TASK REQUIREMENTS: Would you please copy every line from the records that contains the word "enables"?

RECORDS SUPPLIED:
**src/hdl/qpm_pkg.sv**
```systemverilog
// Package for the quad channel pin function multiplexer.
// Assumes an AXI4-Lite master on a single 25 MHz clock.
package qpm_pkg;
   // Channel modes, one-hot
   typedef enum logic [3:0] {
      QPM_MODE_SERIAL = 4'h1,  // Asynchronous serial port
      QPM_MODE_SYNCBB = 4'h2,  // Synchronous bit-bang
      QPM_MODE_ASYNBB = 4'h4,  // Asynchronous bit-bang
      QPM_MODE_ENGINE = 4'h8   // Sync serial engine
   } qpm_mode_e;
   // Register byte offsets
   localparam logic [7:0] QPM_OFF_MODE = 8'h00;    // Mode and config control
   localparam logic [7:0] QPM_OFF_OUT_AB = 8'h04;  // Output values chan a, b
   localparam logic [7:0] QPM_OFF_OUT_CD = 8'h08;  // Output values chan c, d
   localparam logic [7:0] QPM_OFF_DIR_AB = 8'h0C;  // Bit-bang directions a, b
   localparam logic [7:0] QPM_OFF_DIR_CD = 8'h10;  // Bit-bang directions c, d
   localparam logic [7:0] QPM_OFF_PIN_IN = 8'h14;  // Sampled pins, all channels
   localparam logic [7:0] QPM_OFF_STATUS = 8'h18;  // Status
   // Mode register fields
   localparam int QPM_MODE_W = 2;        // Mode code width per channel
   localparam int QPM_DRVEN_POS = 8;     // Line driver select, 4 bits
   localparam int QPM_WAKEEN_POS = 12;   // Remote wakeup enable
   localparam int QPM_VALID_POS = 16;    // Stored configuration present
   // Mode codes in the mode register
   localparam logic [1:0] QPM_CODE_SERIAL = 2'h0;
   localparam logic [1:0] QPM_CODE_SYNCBB = 2'h1;
   localparam logic [1:0] QPM_CODE_ASYNBB = 2'h2;
   localparam logic [1:0] QPM_CODE_ENGINE = 2'h3;
   // Reset values
   localparam logic [31:0] QPM_MODE_RST = 32'h0000_0000;
   localparam logic [31:0] QPM_ZERO_RST = 32'h0000_0000;
   // AXI responses
   localparam logic [1:0] QPM_RESP_OKAY = 2'h0;
   localparam logic [1:0] QPM_RESP_SLVERR = 2'h2;
   // Serial pin positions within a channel
   localparam int QPM_PIN_TXD = 0;
   localparam int QPM_PIN_RXD = 1;
   localparam int QPM_PIN_RTS = 2;
   localparam int QPM_PIN_CTS = 3;
   localparam int QPM_PIN_DTR = 4;
   localparam int QPM_PIN_DSR = 5;
   localparam int QPM_PIN_DCD = 6;
   localparam int QPM_PIN_RING = 7;
   // Pin direction masks per role (1 = driven)
   localparam logic [7:0] QPM_OE_SERIAL = 8'h15;     // txd, rts, dtr
   localparam logic [7:0] QPM_OE_SER_DRV = 8'h95;    // plus line driver enable
   localparam logic [7:0] QPM_OE_ENGINE = 8'h0B;     // clock, data out, select
   localparam logic [7:0] QPM_OE_BB_GPIO = 8'hF0;    // Upper lines, direction bits
endpackage

```
**src/hdl/qpm_channel.sv**
```systemverilog
// One channel of the pin function multiplexer: role decode to pin drive.
// Assumes pin inputs already synchronised; outputs are registered here.
`timescale 1ns/1ps
module qpm_channel
   import qpm_pkg::*;
#(
   parameter bit HAS_ENGINE = 1'b0  // Channel owns a sync serial engine
) (
   input wire logic clock,
   input wire logic rst_n,
   input wire logic [1:0] mode_code,   // Mode code from control
   input wire logic cfg_valid,         // Stored configuration present
   input wire logic drv_sel,           // Eighth pin as line driver enable
   input wire logic [7:0] out_val,     // Values to drive
   input wire logic [7:0] dir,         // Direction for bidirectional lines
   input wire logic [7:0] pin_in,      // Synchronised pin levels
   output logic [7:0] pin_out,         // Pin drive values
   output logic [7:0] pin_oe,          // Pin output enables
   output logic ring_n,                // Ring input level while the eighth pin is not driven
   output qpm_mode_e mode              // Effective mode
);
   qpm_mode_e next_mode;  // Decoded mode
   logic [7:0] next_oe;   // Decoded enables

   // Decode effective mode
   always_comb begin
      if (!cfg_valid) begin
         next_mode = QPM_MODE_SERIAL;
      end else begin
         unique case (mode_code)
            QPM_CODE_SYNCBB: next_mode = QPM_MODE_SYNCBB;
            QPM_CODE_ASYNBB: next_mode = QPM_MODE_ASYNBB;
            // Engine only on channels that have one
            QPM_CODE_ENGINE: next_mode = HAS_ENGINE ? QPM_MODE_ENGINE : QPM_MODE_SERIAL;
            default: next_mode = QPM_MODE_SERIAL;
         endcase
      end
   end

   // Pin role enables per mode
   always_comb begin
      unique case (next_mode)
         QPM_MODE_SERIAL: next_oe = (drv_sel && cfg_valid) ? QPM_OE_SER_DRV : QPM_OE_SERIAL;
         QPM_MODE_ENGINE: next_oe = QPM_OE_ENGINE | (dir & QPM_OE_BB_GPIO);
         default: next_oe = dir;
      endcase
   end

   // Registered pin drive
   always_ff @(posedge clock) begin
      if (!rst_n) begin
         pin_out <= 8'h00;
         pin_oe <= QPM_OE_SERIAL;
         mode <= QPM_MODE_SERIAL;
         ring_n <= 1'b1;
      end else begin
         pin_out <= out_val & next_oe;
         pin_oe <= next_oe;
         mode <= next_mode;
         // Ring only seen when the eighth pin is an input
         ring_n <= (next_oe[QPM_PIN_RING]) ? 1'b1 : pin_in[QPM_PIN_RING];
      end
   end
endmodule

```
**src/hdl/qpm_top.sv**
```systemverilog
// Quad channel pin function multiplexer with AXI4-Lite control.
// Assumes one 25 MHz clock; pins arrive asynchronous and are synchronised.
//
// The placing of the registers and the AXI4-Lite interface to the registers were left to the implementer.
`timescale 1ns/1ps
module qpm_top
   import qpm_pkg::*;
(
   input wire logic clock,
   input wire logic rst_n,
   // AXI4-Lite slave
   input wire logic [7:0] s_axi_awaddr,
   input wire logic s_axi_awvalid,
   output logic s_axi_awready,
   input wire logic [31:0] s_axi_wdata,
   input wire logic [3:0] s_axi_wstrb,
   input wire logic s_axi_wvalid,
   output logic s_axi_wready,
   output logic [1:0] s_axi_bresp,
   output logic s_axi_bvalid,
   input wire logic s_axi_bready,
   input wire logic [7:0] s_axi_araddr,
   input wire logic s_axi_arvalid,
   output logic s_axi_arready,
   output logic [31:0] s_axi_rdata,
   output logic [1:0] s_axi_rresp,
   output logic s_axi_rvalid,
   input wire logic s_axi_rready,
   // Channel pins, three signals each
   input wire logic [7:0] chan_a_pins_in,
   output logic [7:0] chan_a_pins_out,
   output logic [7:0] chan_a_pins_oe,
   input wire logic [7:0] chan_b_pins_in,
   output logic [7:0] chan_b_pins_out,
   output logic [7:0] chan_b_pins_oe,
   input wire logic [7:0] chan_c_pins_in,
   output logic [7:0] chan_c_pins_out,
   output logic [7:0] chan_c_pins_oe,
   input wire logic [7:0] chan_d_pins_in,
   output logic [7:0] chan_d_pins_out,
   output logic [7:0] chan_d_pins_oe,
   // Host side
   input wire logic usb_suspended,   // Host link is in suspend
   output logic resume_request       // Ask host to resume
);
   // Control registers
   logic [31:0] mode_reg;     // Modes, driver selects, wakeup, valid
   logic [31:0] out_ab;       // Output values a, b
   logic [31:0] out_cd;       // Output values c, d
   logic [31:0] dir_ab;       // Directions a, b
   logic [31:0] dir_cd;       // Directions c, d
   // Pin synchronisers
   logic [31:0] pin_meta;     // First stage
   logic [31:0] pin_sync;     // Second stage
   logic susp_meta;           // Suspend first stage
   logic susp_sync;           // Suspend second stage
   // Channel results
   logic [31:0] all_out;      // Pin drive values
   logic [31:0] all_oe;       // Pin enables
   logic [3:0] ring_n;        // Ring levels per channel
   qpm_mode_e mode_ch [4];    // Effective modes
   // Write path state
   logic aw_held;             // Address captured
   logic w_held;              // Data captured
   logic [7:0] aw_addr;       // Captured address
   logic [31:0] w_data;       // Captured data
   logic [3:0] w_strb;        // Captured strobes
   logic next_ring_any;       // Any ring asserted
   logic [31:0] next_rdata;   // Read mux
   logic next_rhit;           // Read address mapped

   // Byte-lane merge
   function automatic logic [31:0] qpm_merge(input logic [31:0] old,
                                             input logic [31:0] data,
                                             input logic [3:0] strb);
      logic [31:0] res;
      res = old;
      for (int i = 0; i < 4; i++) begin
         if (strb[i]) begin
            res[i*8 +: 8] = data[i*8 +: 8];
         end
      end
      return res;
   endfunction

   // Two-flop pin synchronisers
   // Pins and suspend are asynchronous; only the second stage is read
   always_ff @(posedge clock) begin
      if (!rst_n) begin
         pin_meta <= QPM_ZERO_RST;
         pin_sync <= QPM_ZERO_RST;
         susp_meta <= 1'b0;
         susp_sync <= 1'b0;
      end else begin
         pin_meta <= {chan_d_pins_in, chan_c_pins_in, chan_b_pins_in, chan_a_pins_in};
         pin_sync <= pin_meta;
         susp_meta <= usb_suspended;
         susp_sync <= susp_meta;
      end
   end

   // Four channels; only a and b carry an engine
   // Engine code on c or d falls back to serial inside the channel
   qpm_channel #(.HAS_ENGINE(1'b1)) u_chan_a (
      .clock(clock),
      .rst_n(rst_n),
      .mode_code(mode_reg[1:0]),
      .cfg_valid(mode_reg[QPM_VALID_POS]),
      .drv_sel(mode_reg[QPM_DRVEN_POS]),
      .out_val(out_ab[7:0]),
      .dir(dir_ab[7:0]),
      .pin_in(pin_sync[7:0]),
      .pin_out(all_out[7:0]),
      .pin_oe(all_oe[7:0]),
      .ring_n(ring_n[0]),
      .mode(mode_ch[0]));
   qpm_channel #(.HAS_ENGINE(1'b1)) u_chan_b (
      .clock(clock),
      .rst_n(rst_n),
      .mode_code(mode_reg[3:2]),
      .cfg_valid(mode_reg[QPM_VALID_POS]),
      .drv_sel(mode_reg[QPM_DRVEN_POS+1]),
      .out_val(out_ab[15:8]),
      .dir(dir_ab[15:8]),
      .pin_in(pin_sync[15:8]),
      .pin_out(all_out[15:8]),
      .pin_oe(all_oe[15:8]),
      .ring_n(ring_n[1]),
      .mode(mode_ch[1]));
   qpm_channel #(.HAS_ENGINE(1'b0)) u_chan_c (
      .clock(clock),
      .rst_n(rst_n),
      .mode_code(mode_reg[5:4]),
      .cfg_valid(mode_reg[QPM_VALID_POS]),
      .drv_sel(mode_reg[QPM_DRVEN_POS+2]),
      .out_val(out_cd[7:0]),
      .dir(dir_cd[7:0]),
      .pin_in(pin_sync[23:16]),
      .pin_out(all_out[23:16]),
      .pin_oe(all_oe[23:16]),
      .ring_n(ring_n[2]),
      .mode(mode_ch[2]));
   qpm_channel #(.HAS_ENGINE(1'b0)) u_chan_d (
      .clock(clock),
      .rst_n(rst_n),
      .mode_code(mode_reg[7:6]),
      .cfg_valid(mode_reg[QPM_VALID_POS]),
      .drv_sel(mode_reg[QPM_DRVEN_POS+3]),
      .out_val(out_cd[15:8]),
      .dir(dir_cd[15:8]),
      .pin_in(pin_sync[31:24]),
      .pin_out(all_out[31:24]),
      .pin_oe(all_oe[31:24]),
      .ring_n(ring_n[3]),
      .mode(mode_ch[3]));

   // Pin outputs come from the channel flops
   assign chan_a_pins_out = all_out[7:0];
   assign chan_a_pins_oe = all_oe[7:0];
   assign chan_b_pins_out = all_out[15:8];
   assign chan_b_pins_oe = all_oe[15:8];
   assign chan_c_pins_out = all_out[23:16];
   assign chan_c_pins_oe = all_oe[23:16];
   assign chan_d_pins_out = all_out[31:24];
   assign chan_d_pins_oe = all_oe[31:24];

   // Any ring held low
   // Ring counts in any mode that leaves the eighth pin an input
   assign next_ring_any = ~&ring_n;

   // Resume request while suspended, wakeup enabled, ring low
   // Ring passes the synchroniser and the channel flop before this one
   always_ff @(posedge clock) begin
      if (!rst_n) begin
         resume_request <= 1'b0;
      end else begin
         resume_request <= susp_sync && mode_reg[QPM_WAKEEN_POS] && next_ring_any;
      end
   end

   // Write address and data capture, either order
   // Each half waits here until the other arrives; the slot frees
   // at the same edge that commits the register write
   always_ff @(posedge clock) begin
      if (!rst_n) begin
         aw_held <= 1'b0;
         w_held <= 1'b0;
         aw_addr <= 8'h00;
         w_data <= QPM_ZERO_RST;
         w_strb <= 4'h0;
      end else if (aw_held && w_held) begin
         aw_held <= 1'b0;
         w_held <= 1'b0;
      end else begin
         if (s_axi_awvalid && s_axi_awready) begin
            aw_held <= 1'b1;
            aw_addr <= s_axi_awaddr;
         end
         if (s_axi_wvalid && s_axi_wready) begin
            w_held <= 1'b1;
            w_data <= s_axi_wdata;
            w_strb <= s_axi_wstrb;
         end
      end
   end

   // Ready while slot free and no response pending
   // Ready drops on its own handshake so a held item is never overwritten
   always_ff @(posedge clock) begin
      if (!rst_n) begin
         s_axi_awready <= 1'b0;
         s_axi_wready <= 1'b0;
      end else begin
         s_axi_awready <= !aw_held && !s_axi_bvalid && !(s_axi_awvalid && s_axi_awready);
         s_axi_wready <= !w_held && !s_axi_bvalid && !(s_axi_wvalid && s_axi_wready);
      end
   end

   // Register writes and write response
   // Writable bits are masked so reserved fields read back zero
   // Unmapped offsets leave every register untouched and answer an error
   always_ff @(posedge clock) begin
      if (!rst_n) begin
         mode_reg <= QPM_MODE_RST;
         out_ab <= QPM_ZERO_RST;
         out_cd <= QPM_ZERO_RST;
         dir_ab <= QPM_ZERO_RST;
         dir_cd <= QPM_ZERO_RST;
         s_axi_bvalid <= 1'b0;
         s_axi_bresp <= QPM_RESP_OKAY;
      end else if (aw_held && w_held) begin
         s_axi_bvalid <= 1'b1;
         s_axi_bresp <= QPM_RESP_OKAY;
         unique case (aw_addr & 8'hFC)
            QPM_OFF_MODE: mode_reg <= qpm_merge(mode_reg, w_data, w_strb) & 32'h0001_1FFF;
            QPM_OFF_OUT_AB: out_ab <= qpm_merge(out_ab, w_data, w_strb) & 32'h0000_FFFF;
            QPM_OFF_OUT_CD: out_cd <= qpm_merge(out_cd, w_data, w_strb) & 32'h0000_FFFF;
            QPM_OFF_DIR_AB: dir_ab <= qpm_merge(dir_ab, w_data, w_strb) & 32'h0000_FFFF;
            QPM_OFF_DIR_CD: dir_cd <= qpm_merge(dir_cd, w_data, w_strb) & 32'h0000_FFFF;
            default: s_axi_bresp <= QPM_RESP_SLVERR;
         endcase
      end else if (s_axi_bvalid && s_axi_bready) begin
         s_axi_bvalid <= 1'b0;
      end
   end

   // Read decode
   // Low address bits ignored; every register is one aligned word
   always_comb begin
      next_rhit = 1'b1;
      unique case (s_axi_araddr & 8'hFC)
         QPM_OFF_MODE: next_rdata = mode_reg;
         QPM_OFF_OUT_AB: next_rdata = out_ab;
         QPM_OFF_OUT_CD: next_rdata = out_cd;
         QPM_OFF_DIR_AB: next_rdata = dir_ab;
         QPM_OFF_DIR_CD: next_rdata = dir_cd;
         QPM_OFF_PIN_IN: next_rdata = pin_sync;
         QPM_OFF_STATUS: next_rdata = {11'h000, resume_request, ~ring_n,
                                       mode_ch[3], mode_ch[2], mode_ch[1], mode_ch[0]};
         default: begin
            next_rdata = QPM_ZERO_RST;
            next_rhit = 1'b0;
         end
      endcase
   end

   // Read channel
   // One read at a time: arready stays low until the data is taken
   always_ff @(posedge clock) begin
      if (!rst_n) begin
         s_axi_arready <= 1'b0;
         s_axi_rvalid <= 1'b0;
         s_axi_rdata <= QPM_ZERO_RST;
         s_axi_rresp <= QPM_RESP_OKAY;
      end else if (s_axi_arvalid && s_axi_arready) begin
         s_axi_arready <= 1'b0;
         s_axi_rvalid <= 1'b1;
         s_axi_rdata <= next_rdata;
         s_axi_rresp <= next_rhit ? QPM_RESP_OKAY : QPM_RESP_SLVERR;
      end else if (s_axi_rvalid) begin
         if (s_axi_rready) begin
            s_axi_rvalid <= 1'b0;
         end
      end else begin
         s_axi_arready <= 1'b1;
      end
   end
endmodule

```
**config.mk**
```make
export PLATFORM = sky130hd
export DESIGN_NAME = qpm_top
export DESIGN_NICKNAME = d
export VERILOG_FILES = /design/src/hdl/qpm_pkg.sv /design/src/hdl/qpm_channel.sv /design/src/hdl/qpm_top.sv
export SDC_FILE = /design/constraint.sdc
export NUM_CORES = 1
export LEC_CHECK = 0
export ABC_AREA = 1
export BUFFER_PORTS_ARGS = -buffer_cell sky130_fd_sc_hd__buf_2
export CORE_UTILIZATION = 50
export CTS_CLUSTER_SIZE = 24
export DETAILED_ROUTE_END_ITERATION = 6
export GPL_ROUTABILITY_DRIVEN = 0
export PLACE_DENSITY = 0.74
export SLEW_MARGIN = 5
export SYNTH_ARGS = -nofsm -noshare
export SYNTH_HDL_FRONTEND = slang
export SYNTH_HIERARCHICAL = 1
export SYNTH_SLANG_ARGS = --single-unit
```
**constraint.sdc**
```tcl
create_clock -name clock -period 1.2 [get_ports clock]
set_input_delay 0.12 -clock clock [delete_from_list [all_inputs] [get_ports clock]]
set_output_delay 0.12 -clock clock [all_outputs]
set_load 0.01 [all_outputs]
```
# Yosys cells after proc, flatten, opt, wreduce, memory -nomap -nowiden
# Index checks and enable logic that the tools add are counted.
dict set report totals {
  ff_bits 300
  inputBits 92
  wordCells 151
  output_inout_bits 106
}
dict set report classes {
  mux 25
  n_bitwise 7
  n_reduce_logical 46
  n_eq_ne 28
}
# op count
set ops {}
lappend ops {{32-bit one-hot mux with 7 select lines} 1}
lappend ops {{8-bit one-hot mux with 2 select lines} 4}
lappend ops {{3-bit AND reduction} 11}
lappend ops {{8-bit AND} 4}
lappend ops {{8-bit two-way mux} 4}
lappend ops {{6-bit by 2-bit equality test with 1-bit output (second input constant)} 4}
lappend ops {{6-bit by 3-bit equality test with 1-bit output (second input constant)} 4}
lappend ops {{4-bit one-hot mux with 3 select lines} 2}
lappend ops {{4-bit by 1-bit equality test with 1-bit output (second input constant)} 4}
lappend ops {{4-bit equality test (second input constant)} 4}
lappend ops {{8-bit zero test} 2}
lappend ops {{1-bit logical AND} 15}
lappend ops {{2-bit equality test (second input constant)} 6}
lappend ops {{6-bit by 1-bit equality test with 1-bit output (second input constant)} 2}
lappend ops {{3-bit one-hot mux with 2 select lines} 2}
lappend ops {{2-bit OR reduction} 6}
lappend ops {{2-bit by 1-bit equality test with 1-bit output (second input constant)} 4}
lappend ops {{4-bit two-way mux} 2}
lappend ops {{7-bit OR reduction} 1}
lappend ops {{1-bit zero test} 6}
lappend ops {{1-bit two-way mux} 6}
lappend ops {{3-bit two-way mux} 2}
lappend ops {{5-bit OR reduction} 1}
lappend ops {{2-bit two-way mux} 2}
lappend ops {{5 further kinds} 7}

# Logic depth before layout (Yosys ltp)
dict set report logic_depth {
  ltp_word 6
  mapped_depth 10
}

# Modules after synthesis
# The synthesis kept the hierarchy.
# mod area_each_um2 n_inst seq_area_each_um2 cells_per_inst
set by_module_without_submodules {}
lappend by_module_without_submodules {qpm_top 8296.7 1 4244.1 1099}
lappend by_module_without_submodules {{qpm_channel at u_chan_c ...} 690.7 2 400.4 72}
lappend by_module_without_submodules {{qpm_channel at u_chan_a ...} 666.9 2 420.4 71}

# Worst setup path before layout
# No wires, ideal clock.
dict set report synth_timing {
  path_type {register -> register}
  from {register aw_addr[6]}
  to {register out_cd[12]}
  path_stages_with_launch 7
  slack_ns -0.114
  arrival_ns 1.198
  setup_ns 0.116
  cell_sequence {dfxtp_1 nor2_2 nand3_2 nor2_4 nand2_1 o21ai_0 nor2_1}
}
dict set report synth_between {
  elab_chain_cells 2
}
# item line_no
set synth_rtl {}
lappend synth_rtl {{from (decl)} qpm_top.sv:65} ;# logic [7:0] aw_addr;
lappend synth_rtl {{from (signal assigned)} qpm_top.sv:197} ;# aw_addr <= s_axi_awaddr;
lappend synth_rtl {{6-bit by 2-bit equality test with 1-bit output} qpm_top.sv:234} ;# unique case (aw_addr & 8'hFC)
lappend synth_rtl {{3-bit AND reduction (no source line)} n/a}
lappend synth_rtl {{to (signal assigned)} qpm_top.sv:237} ;# QPM_OFF_OUT_CD: out_cd <= qpm_merge(out_cd, w_data, w_strb) & 32'h0000_FFFF;
lappend synth_rtl {{to (decl)} qpm_top.sv:49} ;# logic [31:0] out_cd;
# Every way passes these cells.
# A chain may end at the register's enable or synchronous reset.

# Worst setup path in the final report
dict set report layout_timing {
  from {register aw_addr[7]}
  to {register out_ab[9]}
}
dict set report layout_between {
  elab_chain_cells 2
}
# item line_no
set layout_rtl {}
lappend layout_rtl {{6-bit by 1-bit equality test with 1-bit output} qpm_top.sv:234}
lappend layout_rtl {{3-bit AND reduction (no source line)} n/a}
lappend layout_rtl {{to (signal assigned)} qpm_top.sv:236} ;# QPM_OFF_OUT_AB: out_ab <= qpm_merge(out_ab, w_data, w_strb) & 32'h0000_FFFF;
lappend layout_rtl {{to (decl)} qpm_top.sv:48} ;# logic [31:0] out_ab;
# Every way passes these cells.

SOLUTION:
   output logic [7:0] pin_oe,          // Pin output enables
   logic [7:0] next_oe;   // Decoded enables
   // Pin role enables per mode
   logic [31:0] all_oe;       // Pin enables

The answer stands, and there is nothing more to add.